Developing an AI product now requires more than selecting a capable model and connecting it to an interface. Companies must also design systems that capture and organize the information produced during everyday product use. These internal processes determine whether an AI system improves over time or remains static after launch.

Data pipelines gather information from user interactions, internal workflows, and system activity. Once collected, that information must be cleaned, structured, and prepared so that machine learning systems can interpret it effectively.

Many organizations are investing heavily in building these systems, but turning that investment into working AI products remains difficult. Consider that research from a Qlik study found that 94 percent of businesses are increasing spending on data readiness for AI initiatives, yet only 21 percent have successfully operationalized AI across their organizations.

Companies that treat data infrastructure as a long-term operational priority often build stronger products. As information accumulates through normal use, the system gradually learns from real-world patterns and improves its performance. So the product starts functioning less like static software and more like a system that becomes more capable as it processes new information.

What This Change Means for AI Founders

Founders entering the AI industry today face a different strategic environment than early builders of machine-learning startups. Access to powerful models is no longer restricted to organizations with large research budgets or specialized computing resources. Small teams can integrate advanced AI capabilities into products quickly.

Designing a product that produces meaningful information during normal use is one of the most important challenges. AI systems improve when they receive consistent signals about their performance in real-world situations.

Products that naturally generate structured records of user interactions provide valuable opportunities to refine the technology over time. Interface design also shapes the quality of that information. Systems that encourage users to correct outputs, adjust instructions, or provide feedback create clearer signals about how the AI should behave. Each interaction contributes additional context that developers can use to improve the system’s responses.

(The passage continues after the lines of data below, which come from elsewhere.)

<file path="src/ooo_pkg.sv">
package ooo_pkg;

    // ==================================================
    // Widths
    // ==================================================
    localparam int XLEN      = 32;
    localparam int ARCH_REGS = 32;
    localparam int PHYS_REGS = 48;

    typedef logic [XLEN-1:0]              data_t;
    typedef logic [$clog2(ARCH_REGS)-1:0] arch_reg_t;
    typedef logic [$clog2(PHYS_REGS)-1:0] phys_reg_t;
    // Sized for the largest ROB of 16 entries
    typedef logic [3:0]                   rob_idx_t;

    typedef enum logic [2:0] {
        OP_ADD  = 3'd0,
        OP_SUB  = 3'd1,
        OP_AND  = 3'd2,
        OP_OR   = 3'd3,
        OP_XOR  = 3'd4,
        OP_SLL  = 3'd5,
        OP_SRL  = 3'd6,
        OP_ADDI = 3'd7
    } alu_op_e;

    // ==================================================
    // Stage payloads
    // ==================================================
    typedef struct packed {
        alu_op_e   op;
        arch_reg_t rd;
        arch_reg_t rs1;
        arch_reg_t rs2;
        data_t     imm;
    } inst_t;

    typedef struct packed {
        alu_op_e   op;
        phys_reg_t dst;
        rob_idx_t  rob;
        data_t     src1;
        data_t     src2;
    } issue_t;

    // Qualified by a separate cdb_valid strobe
    typedef struct packed {
        phys_reg_t tag;
        rob_idx_t  rob;
        data_t     value;
    } cdb_t;

    typedef struct packed {
        arch_reg_t rd;
        logic      has_rd;
        data_t     value;
    } commit_t;

endpackage

</file>
<file path="src/rename_map.sv">
`timescale 1ns/1ps

module rename_map (
    input  logic               clk,
    input  logic               rst_n,
    input  logic               accept,
    input  ooo_pkg::inst_t     inst,
    output ooo_pkg::phys_reg_t src1_tag,
    output ooo_pkg::phys_reg_t src2_tag,
    output ooo_pkg::phys_reg_t dst_tag,
    output ooo_pkg::phys_reg_t prev_tag,
    output logic               has_rd,
    output logic               free_empty,
    input  logic               retire,
    input  ooo_pkg::phys_reg_t retire_tag,
    input  logic               retire_has_rd
);

    // At most this many tags are ever off the alias table and out of flight
    localparam int FL_DEPTH = ooo_pkg::PHYS_REGS - ooo_pkg::ARCH_REGS;
    localparam int FL_PTR_W = $clog2(FL_DEPTH);

    ooo_pkg::phys_reg_t  rat    [ooo_pkg::ARCH_REGS];
    ooo_pkg::phys_reg_t  free_q [FL_DEPTH];
    logic [FL_PTR_W-1:0] fl_head;
    logic [FL_PTR_W-1:0] fl_tail;
    logic [FL_PTR_W:0]   fl_count;
    logic                pop;
    logic                push;

    function automatic logic [FL_PTR_W-1:0] next_ptr(input logic [FL_PTR_W-1:0] p);
        return (p == FL_PTR_W'(FL_DEPTH - 1)) ? '0 : p + 1'b1;
    endfunction

    // x0 is never renamed
    assign has_rd     = inst.rd != '0;
    assign pop        = accept && has_rd;
    assign push       = retire && retire_has_rd;
    assign free_empty = fl_count == '0;

    // Lookup sees the table before this instruction's own update
    assign src1_tag = rat[inst.rs1];
    assign src2_tag = rat[inst.rs2];
    assign prev_tag = rat[inst.rd];
    assign dst_tag  = has_rd ? free_q[fl_head] : '0;

    always_ff @(posedge clk or negedge rst_n) begin
        if (!rst_n) begin
            for (int i = 0; i < ooo_pkg::ARCH_REGS; i++) begin
                rat[i] <= ooo_pkg::phys_reg_t'(i);
            end
            for (int k = 0; k < FL_DEPTH; k++) begin
                free_q[k] <= ooo_pkg::phys_reg_t'(ooo_pkg::ARCH_REGS + k);
            end
            fl_head  <= '0;
            fl_tail  <= '0;
            fl_count <= (FL_PTR_W + 1)'(FL_DEPTH);
        end else begin
            if (pop) begin
                rat[inst.rd] <= free_q[fl_head];
                fl_head      <= next_ptr(fl_head);
            end
            // Old mapping comes back once its overwriter retires
            if (push) begin
                free_q[fl_tail] <= retire_tag;
                fl_tail         <= next_ptr(fl_tail);
            end
            fl_count <= fl_count + (FL_PTR_W + 1)'(push) - (FL_PTR_W + 1)'(pop);
        end
    end

endmodule

</file>
<file path="config.mk">
export PLATFORM = sky130hd
export DESIGN_NAME = rename_map
export DESIGN_NICKNAME = d
export VERILOG_FILES = /design/src/ooo_pkg.sv /design/src/rename_map.sv
export SDC_FILE = /design/constraint.sdc
export NUM_CORES = 1
export LEC_CHECK = 0
export ABC_CLOCK_PERIOD_IN_PS = 4800
export BUFFER_PORTS_ARGS = -buffer_cell sky130_fd_sc_hd__buf_2
export CAP_MARGIN = 20
export CORE_UTILIZATION = 52
export DETAILED_ROUTE_END_ITERATION = 8
export PLACE_DENSITY = 0.69
export SLEW_MARGIN = 5
export SYNTH_ARGS = -nofsm -noshare
export SYNTH_HDL_FRONTEND = slang
export SYNTH_SLANG_ARGS = --single-unit
</file>
<file path="constraint.sdc">
create_clock -name clk -period 4.8 [get_ports clk]
set_input_delay 0.48 -clock clk [delete_from_list [all_inputs] [get_ports clk]]
set_output_delay 0.48 -clock clk [all_outputs]
set_load 0.005 [all_outputs]
</file>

Founders who treat data collection as a central part of product design often create stronger foundations for long-term growth. When a product continuously gathers useful information from the environments it serves, that information becomes a dataset that strengthens the system over time.

The Takeaway

Artificial intelligence startups once competed primarily on their ability to train stronger models. Improvements in computing power, model architecture, and training techniques drove progress in the field for many years.

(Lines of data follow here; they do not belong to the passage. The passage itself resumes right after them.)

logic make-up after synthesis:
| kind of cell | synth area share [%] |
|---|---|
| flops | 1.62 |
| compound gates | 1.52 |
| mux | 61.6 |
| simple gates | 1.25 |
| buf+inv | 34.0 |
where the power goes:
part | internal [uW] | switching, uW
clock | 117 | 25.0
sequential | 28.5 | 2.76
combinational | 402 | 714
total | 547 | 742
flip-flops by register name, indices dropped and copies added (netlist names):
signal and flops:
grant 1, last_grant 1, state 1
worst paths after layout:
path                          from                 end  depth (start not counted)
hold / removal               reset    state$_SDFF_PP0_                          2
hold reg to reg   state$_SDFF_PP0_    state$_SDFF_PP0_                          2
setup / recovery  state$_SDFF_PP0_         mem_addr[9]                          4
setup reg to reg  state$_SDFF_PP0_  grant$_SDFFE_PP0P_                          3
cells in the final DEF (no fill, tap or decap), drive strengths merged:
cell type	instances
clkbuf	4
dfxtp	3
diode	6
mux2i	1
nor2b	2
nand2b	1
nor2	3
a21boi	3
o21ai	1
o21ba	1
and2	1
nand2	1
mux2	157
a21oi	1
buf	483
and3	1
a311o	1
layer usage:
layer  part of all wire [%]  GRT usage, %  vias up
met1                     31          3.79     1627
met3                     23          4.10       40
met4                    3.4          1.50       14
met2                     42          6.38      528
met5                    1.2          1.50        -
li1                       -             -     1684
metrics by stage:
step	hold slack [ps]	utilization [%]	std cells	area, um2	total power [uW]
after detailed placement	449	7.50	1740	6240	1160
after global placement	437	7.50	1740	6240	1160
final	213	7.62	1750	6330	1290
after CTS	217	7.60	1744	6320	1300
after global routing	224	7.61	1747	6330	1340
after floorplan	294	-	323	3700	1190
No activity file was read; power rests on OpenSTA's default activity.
$ cat config.mk
export PLATFORM = sky130hd
export DESIGN_NAME = cache_ctrl
export DESIGN_NICKNAME = d
export VERILOG_FILES = /design/src/logic/cache_pkg.sv /design/src/logic/mem_pkg.sv /design/src/logic/cache_ctrl.sv
export VERILOG_INCLUDE_DIRS = /design/src /design/src/logic
export SDC_FILE = /design/constraint.sdc
export NUM_CORES = 2
export LEC_CHECK = 0
export ABC_AREA = 1
export BUFFER_PORTS_ARGS = -buffer_cell sky130_fd_sc_hd__buf_4
export CORE_ASPECT_RATIO = 1.75
export CORE_MARGIN = 5
export CORE_UTILIZATION = 55
export DETAILED_ROUTE_END_ITERATION = 8
export PLACE_DENSITY = 0.72
export SKIP_CTS_REPAIR_TIMING = 1
export SLEW_MARGIN = 20
export SYNTH_ARGS = -nofsm -noshare
export SYNTH_HDL_FRONTEND = slang
export SYNTH_SLANG_ARGS = --single-unit
export TNS_END_PERCENT = 50
$ cat constraint.sdc
create_clock -name clk -period 12.1 [get_ports clk]
set_clock_uncertainty 0.15 [all_clocks]
set_input_delay 0.605 -clock clk [delete_from_list [all_inputs] [get_ports clk]]
set_output_delay 0.605 -clock clk [all_outputs]
set_load 0.01 [all_outputs]
$ cat src/logic/cache_params.svh
`ifndef CACHE_PARAMS_SVH
`define CACHE_PARAMS_SVH

// cache geometry, one cache per processor port
`define LINE_BYTES 16  // bytes per line
`define NUM_SETS 8     // sets per cache

// shared backing store
`define MEM_LINES 64   // lines in the line memory
`define MEM_LATENCY 4  // cycles from accept to completion

`endif

$ cat src/logic/cache_pkg.sv
package cache_pkg;

  // processor side address and data
  typedef logic [31:0] addr_t;
  typedef logic [31:0] word_t;

  // address fields: tag 31..7, set 6..4, word 3..2
  typedef logic [24:0] tag_t;
  typedef logic [2:0] set_idx_t;
  typedef logic [1:0] word_off_t;

  typedef logic way_t;  // two ways only

  typedef enum logic [1:0] {
    idle,
    compare_tag,
    write_back,
    allocate
  } cache_state_t;

endpackage

$ cat src/logic/mem_pkg.sv
`include "cache_params.svh"

package mem_pkg;

  typedef logic [`LINE_BYTES*8-1:0] line_t;
  typedef logic [27:0] line_addr_t;  // byte address >> 4

  typedef logic req_id_t;  // 0 = port a, 1 = port b

  typedef enum logic {
    arb_idle,
    arb_busy
  } arb_state_t;

  typedef enum logic {
    mem_idle,
    mem_busy
  } mem_state_t;

endpackage

$ cat src/logic/cache_ctrl.sv
`timescale 1ns/1ns
`include "cache_params.svh"

module cache_ctrl import cache_pkg::*, mem_pkg::*; (
  input  logic       clk,
  input  logic       reset,

  // processor port
  input  logic       req_valid,
  input  logic       req_write,
  input  addr_t      req_addr,
  input  word_t      req_wdata,
  output logic       ready,
  output logic       resp_valid,
  output word_t      resp_rdata,
  output logic       resp_hit,

  // line port towards the arbiter
  output logic       mem_valid,
  output logic       mem_write,
  output line_addr_t mem_addr,
  output line_t      mem_wdata,
  input  logic       mem_ready,
  input  logic       mem_rvalid,
  input  line_t      mem_rdata
);

  cache_state_t state;

  // arrays, indexed [set][way]
  line_t data_arr [`NUM_SETS][2];
  tag_t  tag_arr [`NUM_SETS][2];
  logic [`NUM_SETS-1:0][1:0] valid_arr;
  logic [`NUM_SETS-1:0][1:0] dirty_arr;
  logic [`NUM_SETS-1:0] lru_arr;  // way used last in each set

  tag_t      req_tag;
  set_idx_t  set_idx;
  word_off_t word_off;

  logic  hit0;
  logic  hit1;
  logic  hit;
  way_t  hit_way;
  way_t  victim_way;
  way_t  fill_way;      // way chosen on the miss
  logic  fill_pending;  // read issued, waiting for the line
  logic  missed;        // first lookup of this request missed
  line_t hit_line;
  line_t merged_line;

  assign req_tag  = req_addr[31:7];
  assign set_idx  = req_addr[6:4];
  assign word_off = req_addr[3:2];

  // both ways compared in parallel
  assign hit0    = valid_arr[set_idx][0] && (tag_arr[set_idx][0] == req_tag);
  assign hit1    = valid_arr[set_idx][1] && (tag_arr[set_idx][1] == req_tag);
  assign hit     = hit0 || hit1;
  assign hit_way = hit1;

  // empty way first, otherwise the one not used last
  always_comb begin
    if (!valid_arr[set_idx][0])
      victim_way = 1'b0;
    else if (!valid_arr[set_idx][1])
      victim_way = 1'b1;
    else
      victim_way = ~lru_arr[set_idx];
  end

  always_comb begin
    hit_line = data_arr[set_idx][hit_way];
    merged_line = hit_line;
    merged_line[word_off*32 +: 32] = req_wdata;  // write hit lands here
  end

  assign ready      = (state == idle);
  assign resp_valid = (state == compare_tag) && hit;
  assign resp_rdata = hit_line[word_off*32 +: 32];
  assign resp_hit   = !missed;

  assign mem_valid = (state == write_back) || ((state == allocate) && !fill_pending);
  assign mem_write = (state == write_back);
  assign mem_wdata = data_arr[set_idx][fill_way];

  always_comb begin
    if (state == write_back)
      mem_addr = {tag_arr[set_idx][fill_way], set_idx};  // victim line
    else
      mem_addr = {req_tag, set_idx};
  end

  // control state and status bits
  always_ff @(posedge clk) begin
    if (reset) begin
      state        <= idle;
      valid_arr    <= '0;
      dirty_arr    <= '0;
      lru_arr      <= '0;
      fill_way     <= 1'b0;
      fill_pending <= 1'b0;
      missed       <= 1'b0;
    end else begin
      case (state)
        idle: begin
          if (req_valid) begin
            state  <= compare_tag;
            missed <= 1'b0;
          end
        end
        compare_tag: begin
          if (hit) begin
            lru_arr[set_idx] <= hit_way;
            if (req_write)
              dirty_arr[set_idx][hit_way] <= 1'b1;
            state <= idle;
          end else begin
            missed   <= 1'b1;
            fill_way <= victim_way;
            if (valid_arr[set_idx][victim_way] && dirty_arr[set_idx][victim_way])
              state <= write_back;
            else
              state <= allocate;
          end
        end
        write_back: begin
          if (mem_ready)  // write accepted, memory finishes it on its own
            state <= allocate;
        end
        allocate: begin
          if (!fill_pending) begin
            if (mem_ready)
              fill_pending <= 1'b1;
          end else if (mem_rvalid) begin
            fill_pending                 <= 1'b0;
            valid_arr[set_idx][fill_way] <= 1'b1;
            dirty_arr[set_idx][fill_way] <= 1'b0;
            state                        <= compare_tag;  // looks up again, now hits
          end
        end
        default: state <= idle;
      endcase
    end
  end

  // line data and tags
  always_ff @(posedge clk) begin
    if ((state == compare_tag) && hit && req_write)
      data_arr[set_idx][hit_way] <= merged_line;
    if ((state == allocate) && fill_pending && mem_rvalid) begin
      data_arr[set_idx][fill_way] <= mem_rdata;
      tag_arr[set_idx][fill_way]  <= req_tag;
    end
  end

endmodule

==> reports/qor.txt <==
Run status: complete, but fails checks
Failing checks: hold timing
Area Growth Syn to Fin: 12.3%
Synthesized flop and latch total: 2,493
Clock root cell: clkbuf_16
# setup viols final: 0
RSZ-0062 raised after global routing: false
CTS tree: yes
Syn avg cell area: 12.1 sq um
Main synth FF type: edfxtp_1
Layout fillers: 14,000
Setup TNS: 0 ns
GRT Resource Usage Total: 0.362
Max-cap violations: 0
Post-synthesis cell count: 8,577
Post-Layout Cell Count: 11,500
Core Region: 187,000 sq um
Total power: 18.4 mW
Maximum clock rate: 132 MHz
Critical path data arrival time: 6.84 ns
H-tree levels: 4
EDFF count, synth: 2,448
Sink Count: 2,493
Share of layout cells above drive strength 1: 0.104
Initial antenna violation count: 52
Post-synthesis cell area: 104,000 sq um
Clk_lat worst skew: 0.90 ns
Avg WL per Cell: 31.9 um
Yosys cell types: 44
Gr ovfl total: 0
Largest net degree at the start of global routing: 187
Post-DRT Antenna Nets: 0
Endpoint class of the critical path: output pin
GP Congestion: 0.988
Final Hold Fails: 1
Num CTS Buffers: 218
Initial Util: 0.553
Vias in the first global route: 71,900
Row count: 210
CP Data Required Time: 11.35 ns
Synthesized net count: 8,784
Relative slew slack: 0.0818
Crit-path max FO: 87
Async SR Flop Fraction: 0
P_leak: 43.0 nW
Global-route wire length before repair: 510,000 um
Reg clk slew, reported paths: 0.07 ns
Pwr Density: 158 nW/um^2
I/O Pins: 391
Final Critical Period: 7.59 ns
VDD IR max: 0.000170 V
DR vias: 75,600
Die area: 197,000 sq um
Tcrit/Tclk final: 0.627
DP Wirelength: 213,000 um
Worst hold slack: -0.0196 ns
Via/cell ratio: 6.57
Final nets: 9,067
Ys Warns: 0
DR iter-0 viols: 11,200
Fin. max-slew vios: 0
Sequential share of the synthesized area: 0.718
Chip width: 338 um
Remaining design rule violation count: 0
Crit Path Class: in -> out
CTS Buffer Depth: 4
Crit path launch type: primary input
Worst hold path type: in -> reg
Dpl cells: 11,100
I/O Buffers: 388
First-pass iteration count of the detailed router: 9
WL final: 366,000 um
Die height: 584 um
Slew @ Worst Pin: 1.36 ns
==> path summary, 6_finish.rpt <==
check | startpoint | end | slack [ns] | cells after the start
min | req_valid | missed$_SDFFE_PP0P_ | -0.02 | 3
max | req_addr[4] | mem_wdata[16] | 4.51 | 12
max reg2reg | state[0]$_SDFFE_PP0P_ | data_arr[5][124]$_DFFE_PP_ | 5.31 | 10
min reg2reg | lru_arr[1]$_SDFFE_PP0P_ | lru_arr[1]$_SDFFE_PP0P_ | 0.29 | 2
==> cell families after synthesis <==
family,count (synthesis),share of synthesized area
buffers and inverters,1048,0.0411
adder cells (fa/ha/maj),9,0.00109
flip-flops,2493,0.718
AO/OA/AOI/OAI,1177,0.0867
AND/OR/NAND/NOR,3850,0.153
==> critical path, stage by stage <==
cell	delay (ns)
buf_6	0.25
inv_4	0.76
buf_4	0.86
nand2_1	0.62
inv_8	0.61
buf_4	0.64
buf_4	0.85
nand2_1	0.14
nand4_1	0.23
nor2_1	0.06
a31oi_1	0.74
buf_4	0.26
==> registers in the layout (all words and copies together) (netlist names) <==
signal,flops
tag_arr,400
data_arr,2048
fill_way,1
state,2
fill_pending,1
missed,1
dirty_arr,16
valid_arr,16
lru_arr,8
==> cells in the mapped netlist, types with 3 or more instances <==
| master | count | area share |
|---|---|---|
| nand2_1 | 2703 | 0.098 |
| edfxtp_1 | 2448 | 0.71 |
| inv_1 | 534 | 0.019 |
| nand3_1 | 438 | 0.021 |
| nor2_1 | 392 | 0.014 |
| a22o_1 | 382 | 0.032 |
| a221oi_1 | 299 | 0.025 |
| nand4_1 | 227 | 0.014 |
| clkbuf_1 | 223 | 0.0081 |
| buf_2 | 165 | 0.0080 |
| a22oi_1 | 147 | 0.011 |
| o21ai_0 | 142 | 0.0069 |
| a21oi_1 | 102 | 0.0049 |
| buf_1 | 82 | 0.0030 |
| a31oi_1 | 67 | 0.0040 |
| dfxtp_1 | 45 | 0.0087 |
| or2_2 | 29 | 0.0018 |
| buf_4 | 22 | 0.0016 |
| nor3_1 | 17 | 0.00082 |
| o211ai_1 | 14 | 0.0010 |
| or2_1 | 12 | 0.00072 |
| inv_2 | 11 | 0.00040 |
| nand3b_1 | 10 | 0.00072 |
| o22ai_1 | 10 | 0.00060 |
| ha_1 | 9 | 0.0011 |
| clkinv_1 | 7 | 0.00025 |
| nor2_2 | 6 | 0.00036 |
| o2bb2ai_1 | 5 | 0.00042 |
| buf_6 | 4 | 0.00043 |
| o21ai_1 | 4 | 0.00019 |
| and3_1 | 3 | 0.00018 |
| nand2_2 | 3 | 0.00018 |
==> stage by stage <==
step | hold WS [ns] | cell area [sq um] | worst slack (ns) | util
finish | -0.0196 | 116000 | 4.51 | 0.621
global placement | 0.279 | 109000 | 4.77 | 0.582
detailed placement | 0.284 | 109000 | 4.76 | 0.582
floorplan | 0.271 | 104000 | 2.64 | -
global route | 0.00514 | 116000 | 4.48 | 0.620
CTS | -0.112 | 116000 | 4.69 | 0.619
==> cell type report <==
cell class                 count  area (sq um)  share of cell area
antenna                       35          87.6            0.000753
clock buffer                 257          5600              0.0482
clock inverter               127          1200              0.0104
inverter                     552          2140              0.0184
multi-input combinational   5036         25200               0.217
sequential                  2493         74400               0.640
tap                         2438          3050              0.0262
timing repair buffer         559          4540              0.0391
==> report_power, final <==
| group | switching (mW) | internal [mW] | total (mW) |
|---|---|---|---|
| Sequential | 0.0164 | 9.59 | 9.60 |
| Combinational | 1.41 | 0.523 | 1.93 |
| Clock | 3.09 | 3.75 | 6.84 |
| Total | 4.52 | 13.9 | 18.4 |
==> routing by layer <==
metal	wire length, um	GRT usage	share of wire
met1	113000	0.429	0.31
met2	163000	0.558	0.45
met3	55000	0.117	0.15
met4	34400	0.261	0.094
met5	354	0	0.00097
==> layout by cell type (no fill, tap or decap), types with 21 or more instances in the layout <==
cell type,n
clkinv_2,42
dfxtp_1,44
or2_2,29
diode_2,35
clkinv_1,49
nand2_1,2701
buf_4,511
bufinv_16,21
edfxtp_1,2448
nand3_1,438
inv_1,526
nor2_1,370
nand4_1,227
clkbuf_16,218
clkbuf_1,39
dlygate4sd3_1,25
a31oi_1,67
o21ai_0,141
a221oi_1,299
a22oi_1,147
a21oi_1,86
a22o_1,382
Note: power is estimated with default switching activity, not from simulation.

The environment surrounding AI development has changed as powerful models have become widely available through shared platforms and development ecosystems. Startups can now build sophisticated products without training large systems themselves.

The information surrounding those models has become increasingly important. Data gathered through real product usage shapes how AI systems interpret inputs and generate responses.

Companies that collect and organize that information effectively can refine their technology in ways that competitors cannot easily replicate. The startups that define the next phase of artificial intelligence will therefore be those that build strong data environments around the models they use.

Products that learn continuously from real-world interactions will become more capable over time, giving those companies a lasting advantage as the field continues to expand.